● **WORK ITEM**: As you look over the data below, please find each line where the word "activity" appears, then copy it.

● **SUPPLIED DATA**:
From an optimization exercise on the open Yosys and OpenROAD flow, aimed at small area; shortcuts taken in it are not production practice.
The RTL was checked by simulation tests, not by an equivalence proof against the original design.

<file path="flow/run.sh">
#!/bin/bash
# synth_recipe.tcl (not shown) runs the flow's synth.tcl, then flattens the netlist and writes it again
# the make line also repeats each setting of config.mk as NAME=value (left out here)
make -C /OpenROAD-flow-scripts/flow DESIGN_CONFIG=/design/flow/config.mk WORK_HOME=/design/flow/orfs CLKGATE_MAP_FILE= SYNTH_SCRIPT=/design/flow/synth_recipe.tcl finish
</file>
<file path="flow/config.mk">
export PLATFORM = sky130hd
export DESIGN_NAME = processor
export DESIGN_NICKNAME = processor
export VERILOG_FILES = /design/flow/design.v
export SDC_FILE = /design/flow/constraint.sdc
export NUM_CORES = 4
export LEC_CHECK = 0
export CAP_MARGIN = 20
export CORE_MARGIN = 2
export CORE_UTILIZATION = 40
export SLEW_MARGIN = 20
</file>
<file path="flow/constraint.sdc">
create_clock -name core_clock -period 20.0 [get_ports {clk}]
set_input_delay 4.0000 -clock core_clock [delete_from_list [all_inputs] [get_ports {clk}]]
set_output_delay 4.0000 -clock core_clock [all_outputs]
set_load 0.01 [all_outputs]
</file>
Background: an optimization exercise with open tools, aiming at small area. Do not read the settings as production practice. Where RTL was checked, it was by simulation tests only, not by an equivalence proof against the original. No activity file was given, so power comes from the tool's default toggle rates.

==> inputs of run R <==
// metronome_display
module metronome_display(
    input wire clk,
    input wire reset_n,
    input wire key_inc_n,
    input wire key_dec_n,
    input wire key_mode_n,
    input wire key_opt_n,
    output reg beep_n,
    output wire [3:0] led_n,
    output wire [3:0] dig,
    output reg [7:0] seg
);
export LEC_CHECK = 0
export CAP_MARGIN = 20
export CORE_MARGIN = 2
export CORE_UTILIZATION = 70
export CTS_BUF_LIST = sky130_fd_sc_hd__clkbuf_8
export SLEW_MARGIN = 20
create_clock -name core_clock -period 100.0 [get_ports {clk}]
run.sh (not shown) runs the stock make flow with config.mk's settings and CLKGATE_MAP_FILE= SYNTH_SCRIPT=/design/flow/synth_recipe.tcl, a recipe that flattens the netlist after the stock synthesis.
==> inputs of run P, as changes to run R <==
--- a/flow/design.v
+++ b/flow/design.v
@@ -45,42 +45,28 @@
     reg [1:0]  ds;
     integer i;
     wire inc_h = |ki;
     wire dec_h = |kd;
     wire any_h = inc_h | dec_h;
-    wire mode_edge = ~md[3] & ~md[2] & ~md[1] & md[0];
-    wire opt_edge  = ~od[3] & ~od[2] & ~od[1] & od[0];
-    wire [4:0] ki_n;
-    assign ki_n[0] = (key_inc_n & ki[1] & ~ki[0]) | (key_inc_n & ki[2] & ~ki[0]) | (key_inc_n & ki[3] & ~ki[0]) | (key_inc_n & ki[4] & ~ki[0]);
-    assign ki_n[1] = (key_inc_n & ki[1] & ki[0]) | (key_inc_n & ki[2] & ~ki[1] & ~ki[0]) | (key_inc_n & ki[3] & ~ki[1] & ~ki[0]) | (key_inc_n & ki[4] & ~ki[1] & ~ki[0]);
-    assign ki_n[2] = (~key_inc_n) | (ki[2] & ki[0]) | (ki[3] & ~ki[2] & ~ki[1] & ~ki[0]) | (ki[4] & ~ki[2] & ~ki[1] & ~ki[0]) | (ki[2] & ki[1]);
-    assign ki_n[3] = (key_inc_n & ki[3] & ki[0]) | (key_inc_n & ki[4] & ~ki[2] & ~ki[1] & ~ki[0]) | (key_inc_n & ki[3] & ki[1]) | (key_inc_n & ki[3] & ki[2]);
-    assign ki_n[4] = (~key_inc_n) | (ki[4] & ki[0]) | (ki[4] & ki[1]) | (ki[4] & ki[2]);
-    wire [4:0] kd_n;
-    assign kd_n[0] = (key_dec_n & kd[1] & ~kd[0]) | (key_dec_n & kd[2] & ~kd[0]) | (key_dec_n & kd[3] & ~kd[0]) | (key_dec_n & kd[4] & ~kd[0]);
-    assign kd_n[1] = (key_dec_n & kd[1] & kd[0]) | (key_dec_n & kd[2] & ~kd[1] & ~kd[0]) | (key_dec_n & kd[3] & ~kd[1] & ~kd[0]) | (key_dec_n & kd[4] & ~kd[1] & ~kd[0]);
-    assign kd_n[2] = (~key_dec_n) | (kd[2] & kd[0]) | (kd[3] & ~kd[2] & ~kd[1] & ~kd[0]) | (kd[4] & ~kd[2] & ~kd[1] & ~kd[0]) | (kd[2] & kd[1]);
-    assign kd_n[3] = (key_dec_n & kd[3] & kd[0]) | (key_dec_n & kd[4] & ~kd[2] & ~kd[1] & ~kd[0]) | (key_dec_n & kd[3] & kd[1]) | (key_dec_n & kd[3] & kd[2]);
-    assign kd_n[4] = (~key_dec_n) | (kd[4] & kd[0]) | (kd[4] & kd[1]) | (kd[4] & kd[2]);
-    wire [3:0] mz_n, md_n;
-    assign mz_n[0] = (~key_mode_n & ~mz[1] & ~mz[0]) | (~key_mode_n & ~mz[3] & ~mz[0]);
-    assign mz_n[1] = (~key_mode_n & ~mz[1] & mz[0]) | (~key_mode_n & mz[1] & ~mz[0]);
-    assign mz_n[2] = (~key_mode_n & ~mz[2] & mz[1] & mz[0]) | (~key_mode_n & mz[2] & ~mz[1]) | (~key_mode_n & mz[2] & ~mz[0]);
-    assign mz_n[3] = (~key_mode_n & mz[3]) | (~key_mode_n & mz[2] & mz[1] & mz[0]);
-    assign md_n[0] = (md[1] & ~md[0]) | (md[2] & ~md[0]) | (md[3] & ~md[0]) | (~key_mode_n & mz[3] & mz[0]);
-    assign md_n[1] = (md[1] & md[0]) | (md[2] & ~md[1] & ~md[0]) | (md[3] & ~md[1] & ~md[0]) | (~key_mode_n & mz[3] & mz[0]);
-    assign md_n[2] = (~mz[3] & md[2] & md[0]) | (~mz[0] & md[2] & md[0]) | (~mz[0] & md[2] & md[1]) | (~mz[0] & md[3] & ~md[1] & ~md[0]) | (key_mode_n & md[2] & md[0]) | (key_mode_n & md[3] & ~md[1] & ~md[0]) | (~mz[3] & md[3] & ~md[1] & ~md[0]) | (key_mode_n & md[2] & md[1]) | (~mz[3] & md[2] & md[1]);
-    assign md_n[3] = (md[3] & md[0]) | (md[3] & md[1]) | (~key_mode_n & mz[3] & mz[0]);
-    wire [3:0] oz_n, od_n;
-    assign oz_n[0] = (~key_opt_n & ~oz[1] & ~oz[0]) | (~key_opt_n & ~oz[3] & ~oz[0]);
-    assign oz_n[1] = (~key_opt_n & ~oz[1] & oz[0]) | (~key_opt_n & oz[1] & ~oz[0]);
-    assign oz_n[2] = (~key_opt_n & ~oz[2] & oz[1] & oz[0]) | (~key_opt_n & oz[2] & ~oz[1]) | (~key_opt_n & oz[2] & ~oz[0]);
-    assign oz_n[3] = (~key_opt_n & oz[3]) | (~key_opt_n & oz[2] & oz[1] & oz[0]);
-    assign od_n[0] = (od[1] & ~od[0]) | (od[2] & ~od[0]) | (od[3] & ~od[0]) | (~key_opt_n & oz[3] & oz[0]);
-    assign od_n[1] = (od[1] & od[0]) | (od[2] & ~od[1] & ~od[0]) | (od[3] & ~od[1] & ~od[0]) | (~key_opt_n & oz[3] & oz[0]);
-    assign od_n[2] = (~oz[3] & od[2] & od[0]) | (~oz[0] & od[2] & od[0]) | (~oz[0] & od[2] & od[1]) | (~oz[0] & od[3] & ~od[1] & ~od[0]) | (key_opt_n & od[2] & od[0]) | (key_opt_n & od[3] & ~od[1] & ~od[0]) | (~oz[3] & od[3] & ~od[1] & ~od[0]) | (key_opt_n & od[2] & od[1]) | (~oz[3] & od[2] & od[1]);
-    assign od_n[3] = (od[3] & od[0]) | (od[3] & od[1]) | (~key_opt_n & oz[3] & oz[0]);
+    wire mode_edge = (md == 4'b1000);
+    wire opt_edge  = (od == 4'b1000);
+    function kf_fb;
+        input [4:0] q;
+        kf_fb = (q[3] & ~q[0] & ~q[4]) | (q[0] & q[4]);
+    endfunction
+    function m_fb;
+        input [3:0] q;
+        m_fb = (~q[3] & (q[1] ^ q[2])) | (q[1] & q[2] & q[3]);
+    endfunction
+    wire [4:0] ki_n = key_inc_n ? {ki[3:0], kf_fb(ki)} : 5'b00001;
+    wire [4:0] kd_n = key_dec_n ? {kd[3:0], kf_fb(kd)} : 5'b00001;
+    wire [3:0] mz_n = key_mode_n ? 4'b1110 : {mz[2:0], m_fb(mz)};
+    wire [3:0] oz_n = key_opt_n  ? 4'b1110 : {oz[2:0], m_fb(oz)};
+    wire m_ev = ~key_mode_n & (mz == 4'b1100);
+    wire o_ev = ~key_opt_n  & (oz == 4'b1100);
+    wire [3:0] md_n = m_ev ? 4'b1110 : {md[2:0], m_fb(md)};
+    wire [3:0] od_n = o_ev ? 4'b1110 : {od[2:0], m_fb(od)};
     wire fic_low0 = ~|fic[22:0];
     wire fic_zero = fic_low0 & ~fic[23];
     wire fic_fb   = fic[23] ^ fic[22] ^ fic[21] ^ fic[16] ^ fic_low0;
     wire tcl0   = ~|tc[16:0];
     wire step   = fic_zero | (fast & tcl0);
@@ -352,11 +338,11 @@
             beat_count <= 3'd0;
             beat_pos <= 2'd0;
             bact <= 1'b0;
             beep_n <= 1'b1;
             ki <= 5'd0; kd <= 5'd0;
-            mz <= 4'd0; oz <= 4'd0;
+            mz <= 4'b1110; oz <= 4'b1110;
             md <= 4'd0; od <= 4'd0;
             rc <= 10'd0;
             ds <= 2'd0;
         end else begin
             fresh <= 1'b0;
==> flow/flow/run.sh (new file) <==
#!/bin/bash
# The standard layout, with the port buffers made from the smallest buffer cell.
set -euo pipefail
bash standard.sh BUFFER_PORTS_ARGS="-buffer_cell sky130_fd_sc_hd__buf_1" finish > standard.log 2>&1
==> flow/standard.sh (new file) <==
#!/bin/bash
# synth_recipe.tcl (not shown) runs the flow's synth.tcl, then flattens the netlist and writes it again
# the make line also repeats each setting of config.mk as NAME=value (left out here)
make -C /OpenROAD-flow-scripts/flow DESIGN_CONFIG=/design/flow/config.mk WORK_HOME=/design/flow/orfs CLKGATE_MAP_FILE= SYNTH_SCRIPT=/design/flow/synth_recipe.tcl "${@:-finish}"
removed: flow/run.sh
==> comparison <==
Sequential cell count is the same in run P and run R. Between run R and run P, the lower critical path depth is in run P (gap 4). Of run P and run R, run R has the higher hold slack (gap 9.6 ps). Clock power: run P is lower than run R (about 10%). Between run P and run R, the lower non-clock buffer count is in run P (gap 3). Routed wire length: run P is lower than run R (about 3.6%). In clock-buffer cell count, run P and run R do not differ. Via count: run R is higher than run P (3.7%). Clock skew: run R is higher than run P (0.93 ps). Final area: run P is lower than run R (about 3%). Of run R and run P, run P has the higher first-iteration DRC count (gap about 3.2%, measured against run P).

...

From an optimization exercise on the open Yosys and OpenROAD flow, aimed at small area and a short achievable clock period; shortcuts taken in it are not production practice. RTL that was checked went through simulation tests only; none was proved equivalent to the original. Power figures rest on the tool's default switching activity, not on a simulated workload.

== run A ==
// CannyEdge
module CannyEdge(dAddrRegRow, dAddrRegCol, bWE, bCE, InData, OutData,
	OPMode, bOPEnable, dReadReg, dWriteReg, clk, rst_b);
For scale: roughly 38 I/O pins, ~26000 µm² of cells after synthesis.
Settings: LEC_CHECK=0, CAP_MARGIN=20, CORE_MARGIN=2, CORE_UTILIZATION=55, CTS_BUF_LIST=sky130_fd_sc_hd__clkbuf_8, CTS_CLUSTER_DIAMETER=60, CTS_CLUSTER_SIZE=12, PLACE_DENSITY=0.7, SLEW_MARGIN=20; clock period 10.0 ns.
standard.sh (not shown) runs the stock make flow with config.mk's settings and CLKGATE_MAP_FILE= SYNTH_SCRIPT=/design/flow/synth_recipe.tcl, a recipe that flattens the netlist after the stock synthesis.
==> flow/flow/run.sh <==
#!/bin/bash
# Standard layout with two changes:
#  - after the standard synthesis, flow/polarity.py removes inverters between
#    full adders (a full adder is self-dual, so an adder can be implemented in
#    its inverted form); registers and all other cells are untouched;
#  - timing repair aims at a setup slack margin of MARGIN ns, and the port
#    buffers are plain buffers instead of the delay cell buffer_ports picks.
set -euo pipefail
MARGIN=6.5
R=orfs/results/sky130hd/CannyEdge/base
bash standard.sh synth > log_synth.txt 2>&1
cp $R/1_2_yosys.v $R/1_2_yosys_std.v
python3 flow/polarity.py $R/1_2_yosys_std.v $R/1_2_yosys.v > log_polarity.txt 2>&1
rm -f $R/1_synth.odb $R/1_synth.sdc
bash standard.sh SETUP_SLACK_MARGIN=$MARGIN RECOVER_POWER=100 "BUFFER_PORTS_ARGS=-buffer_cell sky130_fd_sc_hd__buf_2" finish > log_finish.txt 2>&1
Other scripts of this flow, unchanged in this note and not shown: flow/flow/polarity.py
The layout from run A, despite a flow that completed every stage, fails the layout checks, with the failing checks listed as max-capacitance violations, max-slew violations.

● **RESPONSE AREA**:
Background: an optimization exercise with open tools, aiming at small area. Do not read the settings as production practice. Where RTL was checked, it was by simulation tests only, not by an equivalence proof against the original. No activity file was given, so power comes from the tool's default toggle rates.
From an optimization exercise on the open Yosys and OpenROAD flow, aimed at small area and a short achievable clock period; shortcuts taken in it are not production practice. RTL that was checked went through simulation tests only; none was proved equivalent to the original. Power figures rest on the tool's default switching activity, not on a simulated workload.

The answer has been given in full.